‘Congratulations. You did it!’ read the silver balloon I carried out of Dr. Goldberg’s office today. I had just completed my five-year oncology follow-up. My CBC results looked great—white blood cell, red blood cell, and platelet counts all within the normal ranges. I am now able to get life insurance; federal law guarantees that cancer survivors cannot be discriminated against when looking for life insurance after 5 years of being cancer-free. In a few days, the proof will arrive in the mail in the form of the letter Dr. Goldberg was dictating when I left. Best of all, I can now officially declare: I am cured!
A swirl of emotions churned inside of me as I took that last walk down the familiar hallway and out the Cancer Center's door. Before I left the examining room, I gave Dr. Goldberg a signed copy of Rebirth and told him how much I appreciated everything he'd done for me and how blessed I am to have had him as my doctor. He was always honest with me, yet compassionate; he listened to and answered all my questions without ever getting defensive or impatient; over the years, he answered every e-mail I sent to him, whether it was a question about my health or my book; and he wrote the foreword to Rebirth. I gave him two big hugs and thanked him. “You’re welcome,” he replied; then added, “Days like today are why we do what we do.” I’m a success story. Hell, I’m a miracle.
I walked out with Renee, a social worker at HUMC whom I’ve gotten to know well over the past year, as I’ve been meeting with patients preparing for or going through stem cell/bone marrow transplantation and trying to get my journal writing workshop for cancer patients started. As we talked, tears welled up in my eyes and the words caught in my throat. I’ve waited so long for this day to come, and yet the experience doesn’t feel all that far in the past. I can’t even explain why I was tearing up except, perhaps, I could finally, at last, breathe an enormous sigh of relief—I'd made it to that coveted five-year mark.
Before I left the hospital, I went to the Stem Cell Transplant Center and spent some time with two brave women—both mothers, both struggling through complications after stem cell transplantation. I listened, shared parts of my story that may prove helpful to them, and gave encouragement. Both were grateful for my having spent some time with them; for patients, it gives so much hope to see someone who has been where they are and is now on the other side of cancer. (I definitely felt that way back in 2004 when I spoke with those who were several years cancer-free.) And these interactions, meeting these survivors are just as beneficial and inspirational to me. They are a reminder of what I went through, which further strengthens my dedication to helping cancer survivors and working toward the eradication of this insidious disease.

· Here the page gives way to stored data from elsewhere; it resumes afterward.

--- config.mk ---
export PLATFORM = sky130hd
export DESIGN_NAME = iidl_cell
export DESIGN_NICKNAME = d
export VERILOG_FILES = /design/src/hdl/iidl_pkg.sv /design/src/hdl/iidl_cell.sv
export SDC_FILE = /design/constraint.sdc
export NUM_CORES = 1
export LEC_CHECK = 0
export ABC_CLOCK_PERIOD_IN_PS = 2800
export BUFFER_PORTS_ARGS = -buffer_cell sky130_fd_sc_hd__buf_4
export CORE_ASPECT_RATIO = 0.5
export CORE_MARGIN = 3
export CORE_UTILIZATION = 39
export DETAILED_ROUTE_END_ITERATION = 10
export PLACE_DENSITY = 0.8
export RECOVER_POWER = 100
export SYNTH_ARGS = -nofsm -noshare
export SYNTH_HDL_FRONTEND = slang
export SYNTH_SLANG_ARGS = --single-unit
export TNS_END_PERCENT = 20
--- constraint.sdc ---
create_clock -name clk -period 2.8 [get_ports clk]
set_input_delay 0.28 -clock clk [delete_from_list [all_inputs] [get_ports clk]]
set_output_delay 0.28 -clock clk [all_outputs]
set_load 0.01 [all_outputs]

Five years – yay! I did it!
I am so happy for and proud of you. I can't believe it's been so long yet not long enough! Love you, Lani:)
Five years!!!! That is simply fantastic!
There is no way to celebrate this monumental achievement except to live FABULOUSLY!!!
I am so happy for you.
I am so proud of and happy for you. Derek and I cannot wait to get to NYC and celebrate. Enjoy your vacation with your family.